If {customizable} is no: no customize.toml, no resolver step. SKILL.md uses hardcoded paths throughout.

If the skill uses the Decision-Log Workspace pattern (Phase 2 confirmed it produces a revisable artifact):

  • Add output_dir and output_folder_name scalars to customize.toml [workflow]. Default shape:
    • output_dir = "{planning_artifacts}/<purpose>" (e.g. briefs, analyses)
    • output_folder_name = "<purpose>-{project_name}-{date}"
    • This implies {customizable}=yes — if the user declined customization, ask whether to enable it for these two scalars.
  • In SKILL.md Activation, after config resolution: bind {doc_workspace} = {workflow.output_dir}/{workflow.output_folder_name}/.
  • Wire Create / Update / Validate intents and a Finalize audit per references/skill-quality-principles.md § Decision-Log Workspace Pattern. Follow the Treatment style sub-section there: state the principle once where it first applies, mention reads at the moments that matter, no prescribed frontmatter schema, no ## Workspace header, no tree diagram. The workspace is just files.
  • If the artifact will feed downstream LLM consumers: offer a distillate.md at finalize. Skip with a note if no distillation tool is available; never inline a substitute.

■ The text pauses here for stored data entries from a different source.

## src/logic/hbi_pkg.sv

```systemverilog
// shared constants and carrier types of the 8-bit host bus port
package hbi_pkg;
  localparam int ADDR_W = 8;
  localparam int DATA_W = 8;
  localparam logic [ADDR_W-1:0] ADDR_RST = 8'h00;
  localparam logic [DATA_W-1:0] DATA_RST = 8'h00;

  // access state, one-hot
  typedef enum logic [2:0] {
    HBI_IDLE  = 3'b001,
    HBI_READ  = 3'b010,
    HBI_WRITE = 3'b100
  } hbi_state_t;

  // host pins after sampling
  typedef struct packed {
    logic              core_sel_n;
    logic              hdlc_sel_n;
    logic              wr_n;       // write strobe, or direction in strobe mode
    logic              rd_n;       // read strobe, or data_strobe
    logic              ale;
    logic              ext_rst;
    logic              strobe_dir;  // 1: strobe-plus-direction style
    logic [DATA_W-1:0] ad;
    logic [ADDR_W-1:0] addr;
  } hbi_pins_t;

  localparam hbi_pins_t PINS_RST = '{core_sel_n: 1'b1, hdlc_sel_n: 1'b1, wr_n: 1'b1, rd_n: 1'b1,
                                     ale: 1'b0, ext_rst: 1'b0, strobe_dir: 1'b0,
                                     ad: DATA_RST, addr: ADDR_RST};

  // request toward the register space
  typedef struct packed {
    logic              rd_stb;
    logic              wr_stb;
    logic              core_sel;
    logic              hdlc_sel;
    logic [ADDR_W-1:0] addr;
    logic [DATA_W-1:0] wdata;
  } hbi_req_t;

  localparam hbi_req_t REQ_RST = '{rd_stb: 1'b0, wr_stb: 1'b0, core_sel: 1'b0, hdlc_sel: 1'b0,
                                   addr: ADDR_RST, wdata: DATA_RST};
endpackage

```

## src/logic/hbi_host_port.sv

```systemverilog
// host bus port: pin sampling, bus mode choice, address latch, access sequencing
//
// Overview of operation
// - A low core select opens every register except the HDLC controller registers for reads and writes.
// - A low HDLC select opens the HDLC controller registers for reads and writes.
// - In separate-strobe style a low write strobe is taken as a write access.
// - In separate-strobe style a low read strobe is a read and register data is returned while it is low.
// - In strobe-plus-direction style the direction line high means read and low means write.
// - In strobe-plus-direction style the rising edge of the data strobe ends the access.
// - Multiplexed mode carries address then data on the shared pins; demultiplexed mode carries only data there.
// - The address latch is transparent while the latch strobe is high and holds on its falling edge.
// - The latch strobe is looked at on the first access after reset to pick multiplexed or demultiplexed mode.
// - The data pins are driven only while read data is returned and are released otherwise.
// - The data path is eight bits, with a separate address bus in demultiplexed mode.
// - The active-low open-drain interrupt line is pulled low while an interrupt is pending.
// - A high external reset forces the reset state and forgets the chosen bus mode.
`timescale 1ns/1ns
`default_nettype none
module hbi_host_port
  import hbi_pkg::*;
(
  // clock and reset
  input  wire logic                      clk_i,
  input  wire logic                      arst_n_i,
  // host control pins
  input  wire logic                      core_select_n_i,
  input  wire logic                      hdlc_select_n_i,
  input  wire logic                      wr_n_i,
  input  wire logic                      data_strobe_i,
  input  wire logic                      ale_i,
  input  wire logic                      external_reset_in_i,
  input  wire logic                      strobe_dir_mode_i,
  // host address and shared address/data pins
  input  wire logic [hbi_pkg::ADDR_W-1:0] addr_i,
  input  wire logic [hbi_pkg::DATA_W-1:0] shared_ad_i,
  output logic      [hbi_pkg::DATA_W-1:0] shared_ad_o,
  output logic                           shared_ad_oe_o,
  // interrupt pin, open drain
  output logic                           irq_n_o,
  output logic                           irq_n_oe_o,
  // register space side
  output hbi_pkg::hbi_req_t              req_o,
  input  wire logic [hbi_pkg::DATA_W-1:0] rd_data_i,
  input  wire logic                      irq_pending_i,
  // status
  output logic                           mode_known_o,
  output logic                           mux_mode_o
);
  import hbi_pkg::*;

  typedef struct packed {
    hbi_pins_t         s1;         // first sampler stage, read only by s2
    hbi_pins_t         s2;
    hbi_state_t        st;
    logic              mode_known;
    logic              mux_mode;
    logic              ale_seen;
    logic [ADDR_W-1:0] addr_latch;
    logic              is_core;
    logic              is_hdlc;
    logic [ADDR_W-1:0] acc_addr;
    logic [DATA_W-1:0] wdata;
    logic [DATA_W-1:0] dout;
    logic              dout_oe;
    logic              irq_oe;
    hbi_req_t          req;
  } hbi_regs_t;

  localparam hbi_regs_t REGS_RST = '{s1: PINS_RST, s2: PINS_RST, st: HBI_IDLE, mode_known: 1'b0,
                                     mux_mode: 1'b0, ale_seen: 1'b0, addr_latch: ADDR_RST,
                                     is_core: 1'b0, is_hdlc: 1'b0, acc_addr: ADDR_RST,
                                     wdata: DATA_RST, dout: DATA_RST, dout_oe: 1'b0,
                                     irq_oe: 1'b0, req: REQ_RST};

  // strobe decode by bus style; used for start and end of an access
  function automatic logic strobe_on(input hbi_pins_t p);
    strobe_on = p.strobe_dir ? !p.rd_n : (!p.rd_n || !p.wr_n);
  endfunction

  function automatic logic is_write(input hbi_pins_t p);
    is_write = !p.wr_n; // low write strobe, or direction low
  endfunction

  hbi_regs_t r;
  hbi_regs_t next_r;
  hbi_pins_t pin_now;
  logic      selected;
  logic      cur_mux;

  always_comb begin
    pin_now = '{core_sel_n: core_select_n_i, hdlc_sel_n: hdlc_select_n_i, wr_n: wr_n_i,
                rd_n: data_strobe_i, ale: ale_i, ext_rst: external_reset_in_i,
                strobe_dir: strobe_dir_mode_i, ad: shared_ad_i, addr: addr_i};
  end

  // next state; all pins are read through the second sampler stage only
  always_comb begin
    next_r = r;
    next_r.s1 = pin_now;
    next_r.s2 = r.s1;
    next_r.req.rd_stb = 1'b0;
    next_r.req.wr_stb = 1'b0;
    selected = !r.s2.core_sel_n || !r.s2.hdlc_sel_n;
    cur_mux  = r.mode_known ? r.mux_mode : r.ale_seen;
    // transparent while ale high, holds after it falls
    if (r.s2.ale) begin
      next_r.addr_latch = r.s2.ad;
      next_r.ale_seen   = 1'b1;
    end
    next_r.irq_oe = irq_pending_i;
    unique case (r.st)
      HBI_IDLE: begin
        if (selected && strobe_on(r.s2) && !r.s2.ale) begin
          if (!r.mode_known) begin
            next_r.mode_known = 1'b1;
            next_r.mux_mode   = r.ale_seen;
          end
          next_r.is_core  = !r.s2.core_sel_n;
          next_r.is_hdlc  = !r.s2.hdlc_sel_n;
          next_r.acc_addr = cur_mux ? r.addr_latch : r.s2.addr;
          if (is_write(r.s2)) begin
            next_r.st    = HBI_WRITE;
            next_r.wdata = r.s2.ad;
          end else begin
            next_r.st         = HBI_READ;
            next_r.req.rd_stb = 1'b1;
          end
        end
      end
      HBI_READ: begin
        next_r.dout    = rd_data_i;
        next_r.dout_oe = 1'b1;
        if (!selected || !strobe_on(r.s2)) begin
          next_r.st      = HBI_IDLE;
          next_r.dout_oe = 1'b0;
        end
      end
      HBI_WRITE: begin
        // data taken while strobe still low; late-valid host data wins
        if (selected && strobe_on(r.s2)) begin
          next_r.wdata = r.s2.ad;
        end else begin
          next_r.st         = HBI_IDLE;
          next_r.req.wr_stb = 1'b1;
        end
      end
    endcase
    next_r.req.core_sel = next_r.is_core;
    next_r.req.hdlc_sel = next_r.is_hdlc;
    next_r.req.addr     = next_r.acc_addr;
    next_r.req.wdata    = next_r.wdata;
    // external reset drops everything but the samplers, mode included
    if (r.s2.ext_rst) begin
      next_r    = REGS_RST;
      next_r.s1 = pin_now;
      next_r.s2 = r.s1;
    end
  end

  // single register for all state
  always_ff @(posedge clk_i or negedge arst_n_i) begin
    if (!arst_n_i) begin
      r <= REGS_RST;
    end else begin
      r <= next_r;
    end
  end

  // outputs, all from flops except irq_n_o, tied low
  assign shared_ad_o    = r.dout;
  assign shared_ad_oe_o = r.dout_oe;
  assign irq_n_o        = 1'b0;      // open drain: only ever pulls low
  assign irq_n_oe_o     = r.irq_oe;
  assign req_o          = r.req;
  assign mode_known_o   = r.mode_known;
  assign mux_mode_o     = r.mux_mode;
endmodule
`default_nettype wire

```

## config.mk

```make
export PLATFORM = sky130hd
export DESIGN_NAME = hbi_host_port
export DESIGN_NICKNAME = d
export VERILOG_FILES = /design/src/logic/hbi_pkg.sv /design/src/logic/hbi_host_port.sv
export SDC_FILE = /design/constraint.sdc
export NUM_CORES = 1
export LEC_CHECK = 0
export BUFFER_PORTS_ARGS = -buffer_cell sky130_fd_sc_hd__buf_4
export CORE_MARGIN = 8
export CORE_UTILIZATION = 40
export CTS_CLUSTER_SIZE = 28
export DETAILED_ROUTE_END_ITERATION = 6
export GPL_TIMING_DRIVEN = 0
export PLACE_DENSITY_LB_ADDON = 0.3
export SKIP_LAST_GASP = 1
export SLEW_MARGIN = 20
export SYNTH_ARGS = -nofsm -noshare
export SYNTH_HDL_FRONTEND = slang
export SYNTH_SLANG_ARGS = --single-unit
```

## constraint.sdc

```tcl
create_clock -name clk_i -period 2.6 [get_ports clk_i]
set_clock_uncertainty 0.1 [all_clocks]
set_input_delay 0.26 -clock clk_i [delete_from_list [all_inputs] [get_ports clk_i]]
set_output_delay 0.26 -clock clk_i [all_outputs]
set_load 0.03 [all_outputs]
```

After elaboration in Yosys (flattened, before gate mapping) --
Index checks and enable logic that the tools add are counted. Widths: inputs -> output; s select.
Word-level totals: word-level logic and storage cells 86, bits in registers 108, input port bits 34, output and inout bits 33
Cells by class: eq/ne operators 7, reductions and logical operators 19, multiplexer cells 24
Operators with widths (count):
- $mux 62 | 1
- $mux 8 | 3
- $mux 18 | 1
- $mux 9 | 2
- $pmux 8 s2 | 1
- $mux 10 | 1
- $mux 1 | 9
- $mux 3 | 3
- $ne 3x3->1 const B | 3
- $pmux 3 s3 | 1
- $reduce_bool 2->1 | 4
- $logic_not 1->1 | 7
- $reduce_and 3->1 | 2
- $mux 5 | 1
- $eq 3x1->1 const B | 1
- $eq 3x2->1 const B | 1
- $eq 3x3->1 const B | 1
- $logic_or 1x1->1 | 3
- $logic_and 1x1->1 | 2
- $mux 2 | 1
- $ne 2x1->1 const B | 1
- $reduce_and 2->1 | 1

Longest topological paths before layout --
depth after elaboration 8, gate-level depth with buffers 6

Worst setup path after synthesis --
OpenSTA, ideal clock, no wires.
path type reg-to-reg, from register r[59] (netlist bit), to register r[44] (netlist bit), slack 643 ps, clock period less this slack 1957 ps, data arrival time 1770 ps, required time 2413 ps, buffers on the path 2, stages on the path, launching flop included 7, cells stage by stage dfstp_2 > buf_2 > or4b_4 > nor3_4 > buf_6 > nor2_2 > a211oi_2
Between the ends: longest elaborated chain between the ends 3
Ends and longest elaborated chain:
- start: declaration | RTL line hbi_host_port.sv:84 | hbi_regs_t r;
- start signal: assignment | RTL line hbi_host_port.sv:165 | r <= next_r;
- $eq 3x1->1 | RTL line hbi_host_port.sv:111 | unique case (r.st)
- $mux 10 | RTL line hbi_host_port.sv:111
- $mux 62 | RTL line hbi_host_port.sv:153 | if (r.s2.ext_rst) begin
No other way between the ends. A chain may end at the register's enable or synchronous reset.

Worst setup path in the final report --
Ends and elaborated chain as after synthesis.

==> results.json <==
{
  "finalCritPeriodShare_pct": 83.0,
  "clk_pin_slew_ns": 0.09,
  "grt_pass1_wl_mm": 10.6,
  "synth-seq-area-share_pct": 65.3,
  "netlist.area_leader.share_pct": 58.5,
  "ios": 67,
  "vdd_ir_drop_max_v": 0.000322,
  "area_growth_pct": 29.8,
  "final_hold_viol_count": 0,
  "final_cells": 475,
  "worst_setup_path_end_kind": "flop",
  "power.total_mw": 2.77,
  "route.final.wire_length_mm": 6.46,
  "fin_nets": 397,
  "cts_max_path_buffers": 2,
  "drt-vias-per-instance": 4.48,
  "grt_antenna_before_repair": 0,
  "drt-initial-drc-count": 85,
  "clockRootBuffer": "clkbuf_8",
  "grt_max_degree": 91,
  "grt-ovfl-total": 0,
  "ys_ff_latch": 90,
  "required_ns": 2.77,
  "insertion_delay_ns": 0.34,
  "whs_ns": 0.0360,
  "path_class": "reg2reg",
  "syn_avg_cell_area_um2": 13.2,
  "synth.distinct_cells": 38,
  "drc": 0,
  "die_w_um": 109,
  "p_leak_nw": 2.15,
  "rsz0062_at_grt": "false",
  "fill_cells": 759,
  "start_util_pct": 40.5,
  "grt_pass1_vias": 2189,
  "ctsResizeCount": 0,
  "wl_per_cell_um": 13.6,
  "io_buffers": 65,
  "floorplan.core_area_um2": 8550,
  "grt.total_usage_pct": 11.6,
  "cts_inserted_buffers": 9,
  "met1_length_mm": 2.85,
  "layout_min_cycle_time_ns": 2.16,
  "synth_edf_count": 0,
  "hold_path_class": "in2reg",
  "status": "finished clean",
  "netlist_top_cells_count": "dfrtp_1 (81), mux2i_1 (33), nor2_1 (31)",
  "netlist.top_cell.by_area": "dfrtp_1",
  "fp-row-count": 34,
  "cts_tree": "done",
  "power.density_nw_per_um2": 616,
  "syn-num-nets": 297,
  "worstPathArrival_ns": 2.33,
  "detail-route-antenna-nets": 0,
  "drive_gt1_share_pct": 36.0,
  "cts_setup_buffers": 0,
  "dp_cells": 436,
  "synthArstFlopShare_pct": 100,
  "worst_pin_slew_ns": 0.774,
  "worst_setup_path_start_kind": "flop",
  "post-synth-top-count-cell": "dfrtp_1",
  "tns_ns": 0,
  "htreeDepth": 3,
  "dr_wl_met2_mm": 3.08,
  "vias": 2128,
  "syn_inst": 263,
  "finalSetupViolCount": 0,
  "relSlewSlack_pct": 48.4,
  "final-max-slew-violation-count": 0,
  "syn_area_um2": 3470,
  "met3_length_um": 474,
  "max_freq_mhz": 464,
  "die_area_um2": 11900,
  "cts_sinks": 90,
  "synth_area_leaders": "dfrtp_1 (58%), mux2i_1 (9.5%), dfstp_2 (6.8%)",
  "diodes": 0,
  "globalplace.congestion": 0.735,
  "yosys_warnings": 0,
  "timing.max_cap.violations": 0,
  "synthFlopType": "dfrtp_1",
  "cp_max_fo": 10,
  "die_h_um": 109,
  "dp_hpwl_mm": 4.42,
  "dr.pass1.iters": 4,
  "postCtsHoldBufs": 23,
  "top_layer_used": "met4"
}
[placed cells by master, fill, tap and decap left out, types with 3 or more instances in the layout]
master / n
buf_4: 93
dfrtp_1: 81
mux2i_1: 33
nor2_1: 31
dlygate4sd3_1: 24
nand2b_1: 17
clkbuf_8: 9
dfstp_2: 9
a211oi_1: 7
a21oi_1: 7
clkbuf_1: 6
buf_6: 4
nand2_1: 4
or3_1: 3
[worst paths after layout]
path / startpoint / end / slack [ns] / cells past startpoint
max in group asynchronous: arst_n_i / r[44] / 1.44 / 2
setup reg to reg: r[59] / r[44] / 0.44 / 6
min in group asynchronous: arst_n_i / r[101] / 0.45 / 2
hold / removal: irq_pending_i / irq_n_oe_o / 0.04 / 2
hold reg to reg: r[94] / r[71] / 0.25 / 0
setup / recovery: r[59] / r[44] / 0.44 / 6
[layout make-up]
class                           count  area [µm²]  share of cell area (%)
Clock inverter                      6        43.8                   0.973
Timing Repair Buffer               89         732                    16.3
Sequential cell                    90        2260                    50.3
Buffer                             42         292                    6.48
Clock buffer                        9         124                    2.75
Inverter                            1        3.75                  0.0834
Tap cell                          108         135                    3.00
Multi-Input combinational cell    130         908                    20.2
[report_power, final]
part | switching (mW) | total [mW] | internal [mW]
clock network | 0.479 | 0.824 | 0.345
logic | 0.221 | 0.428 | 0.207
registers | 0.0397 | 1.52 | 1.48
[layer usage]
layer | vias to the layer above | track usage [%]
met4 | 0 | 2.64
met3 | 7 | 4.96
li1 | 1045 | -
met2 | 54 | 18.4
met1 | 1022 | 14.2
met5 | - | 0
[logic make-up after synthesis]
group | after synthesis | share of synthesized area [%]
buffers and inverters | 43 | 8.52
other | 1 | 0.108
xor gates and xnor gates | 1 | 0.253
and+or+nand+nor | 70 | 11.0
AOI/OAI and AO/OA | 24 | 4.91
DFF | 90 | 65.3
muxes | 34 | 9.92
[critical path, stage by stage, from the launching register on]
cell,delay (ns)
dfstp_2,0.52
buf_2,0.17
or4b_4,0.53
nor3_4,0.34
buf_6,0.21
nor2_2,0.04
a211oi_2,0.18
[flip-flops by register name (all words and copies together), names as in the netlist]
name            flops
irq_n_oe_o          1
mode_known_o        1
mux_mode_o          1
r                  68
req_o              10
shared_ad_o         8
shared_ad_oe_o      1
[through the flow]
stage | setup slack, ns | area [µm²] | util [%]
after global routing | 0.293 | 4500 | 52.6
after floorplan | 0.643 | 3470 | -
after CTS | 0.413 | 4490 | 52.5
after global placement | 0.441 | 4090 | 47.8
final | 0.443 | 4500 | 52.6
after detailed placement | 0.418 | 4090 | 47.8
Power figures use the tool's default switching activity.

Skill source tree (only create folders that are needed):

{skill-name}/
├── SKILL.md           # Frontmatter, Overview, Activation, the workflow itself (default), routing if carved
├── customize.toml     # Only if {customizable} is yes
├── references/        # Carved-out workflow sections — descriptive names, no numbered prefixes
├── assets/            # Templates and other static content the workflow loads
├── scripts/           # Deterministic code with tests
│   └── tests/

Never put workflow content (*.md prompt files) directly at skill root — that's SKILL.md's job. Carve-outs always go in references/.

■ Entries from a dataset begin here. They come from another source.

==> src/prp_pkg.sv <==
// Package: constants shared by the position pulse reference front end
package prp_pkg;

    // ------------------------------------------------------------
    // Register map (byte addresses on the plain register port)
    // ------------------------------------------------------------
    localparam int unsigned ADDR_W   = 8;
    localparam logic [7:0]  CTRL_OFS = 8'h00;   // Form, multiplier, filter, smoothing
    localparam logic [7:0]  NUM_OFS  = 8'h04;   // Gear numerator
    localparam logic [7:0]  DEN_OFS  = 8'h08;   // Gear denominator
    localparam logic [7:0]  ERR_OFS  = 8'h0C;   // Position error counter, read only
    localparam logic [7:0]  STAT_OFS = 8'h10;   // Clear and loop state, read only

    // ------------------------------------------------------------
    // Control field layout and encodings
    // ------------------------------------------------------------
    localparam int unsigned FORM_LSB   = 0;
    localparam int unsigned MULT_LSB   = 2;
    localparam int unsigned OCF_BIT    = 4;
    localparam int unsigned SMOOTH_BIT = 5;
    localparam int unsigned CTRL_W     = 6;
    localparam logic [1:0]  FORM_STEP  = 2'h0;  // Step plus direction
    localparam logic [1:0]  FORM_DUAL  = 2'h1;  // Forward and reverse pulses
    localparam logic [1:0]  FORM_QUAD  = 2'h2;  // Two phase quadrature
    localparam logic [1:0]  MULT_X1    = 2'h0;
    localparam logic [1:0]  MULT_X2    = 2'h1;
    localparam logic [1:0]  MULT_X4    = 2'h2;
    localparam int unsigned STAT_CLR_BIT  = 0;
    localparam int unsigned STAT_LOOP_BIT = 1;

    // ------------------------------------------------------------
    // Reset values
    // ------------------------------------------------------------
    localparam logic [5:0]  CTRL_RST = 6'h00;
    localparam logic [15:0] NUM_RST  = 16'h0001;
    localparam logic [15:0] DEN_RST  = 16'h0001;

    // ------------------------------------------------------------
    // Timing: clock rate, input filter times, rated pulse rates
    // ------------------------------------------------------------
    localparam int unsigned CLK_MHZ        = 10;
    localparam int unsigned FILT_NORM_NS   = 200;
    localparam int unsigned FILT_OC_NS     = 800;
    localparam int unsigned LEN_W          = 4;
    localparam int unsigned RATE_LD_KPPS   = 500;
    localparam int unsigned RATE_OC_KPPS   = 200;
    localparam int unsigned RATE_X2_KPPS   = 400;
    localparam int unsigned RATE_X4_KPPS   = 200;
    // Filter lengths round down so they never swallow a legal pulse
    localparam int unsigned FILT_NORM_CYC  = (FILT_NORM_NS * CLK_MHZ / 1000 < 1) ? 1
                                           : FILT_NORM_NS * CLK_MHZ / 1000;
    localparam int unsigned FILT_OC_CYC    = (FILT_OC_NS * CLK_MHZ / 1000 < 1) ? 1
                                           : FILT_OC_NS * CLK_MHZ / 1000;

endpackage

==> src/prp_in_filter.sv <==
// Module: two-flop synchroniser followed by a stable-level input filter
module prp_in_filter #(
    parameter int unsigned LEN_W     = 4,
    parameter logic        RST_LEVEL = 1'b0
) (
    input  wire logic             i_sys_clk,  // System clock
    input  wire logic             i_rst_n,    // Async reset, active low
    input  wire logic             i_pin,      // Raw pin level
    input  wire logic [LEN_W-1:0] i_len,      // Cycles the level must hold
    output logic                  o_level     // Filtered level
);

    // ------------------------------------------------------------
    // Elaboration checks
    // ------------------------------------------------------------
    if (LEN_W < 1) begin : g_bad_len
        $error("prp_in_filter: LEN_W must be at least 1");
    end

    typedef struct packed {
        logic             sync1;
        logic             sync2;
        logic             level;
        logic [LEN_W-1:0] cnt;
    } prp_filt_type;

    prp_filt_type q;
    prp_filt_type next_q;

    // Synchronise first; only the second flop feeds the filter
    always_comb begin
        next_q       = q;
        next_q.sync1 = i_pin;
        next_q.sync2 = q.sync1;
        if (q.sync2 == q.level) begin
            next_q.cnt = '0;
        end else if (q.cnt >= i_len - LEN_W'(1)) begin
            next_q.level = q.sync2;
            next_q.cnt   = '0;
        end else begin
            next_q.cnt = q.cnt + LEN_W'(1);
        end
    end

    // State register
    always_ff @(posedge i_sys_clk or negedge i_rst_n) begin
        if (!i_rst_n) begin
            q <= '{sync1: RST_LEVEL, sync2: RST_LEVEL, level: RST_LEVEL, cnt: '0};
        end else begin
            q <= next_q;
        end
    end

    assign o_level = q.level;
endmodule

Location Contains LLM relationship
SKILL.md Overview, Activation, inline workflow OR routing to refs LLM identity, the workflow itself
references/ Carved-out workflow sections (descriptive names) Loaded on demand by SKILL.md routing
assets/ Templates, starter files, static content Copied/transformed into output
scripts/ Python, shell scripts with tests Invoked for deterministic operations

If the built skill includes scripts, also load references/script-standards.md — ensures PEP 723 metadata, correct shebangs, and uv run invocation from the start.

Lint gate — validate and auto-fix. If subagents are available, delegate lint-fix; otherwise run inline.

  1. Run both lint scripts in parallel:
    python3 scripts/scan-path-standards.py {skill-path}
    python3 scripts/scan-scripts.py {skill-path}
    
  2. Fix high/critical findings, re-run (up to 3 attempts per script).
  3. Run unit tests if scripts exist in the built skill.

Phase 5: Handoff

Interactive: show what was built, lint results, and offer next steps (commit, run quality analysis). Decision log is at {target-skill-path}/.decision-log.md.

Headless ({headless_mode}=true): emit JSON only. intent is "build" for new, "edit" for existing.

{
  "status": "complete",
  "intent": "build",
  "skill": "{target-skill-path}",
  "decision_log": "{target-skill-path}/.decision-log.md"
}

Blocked (ambiguous intent that couldn't be inferred, persistent lint failures, etc.): replace "complete" with "blocked" and add "reason": "<one-line cause>". The log carries the detail.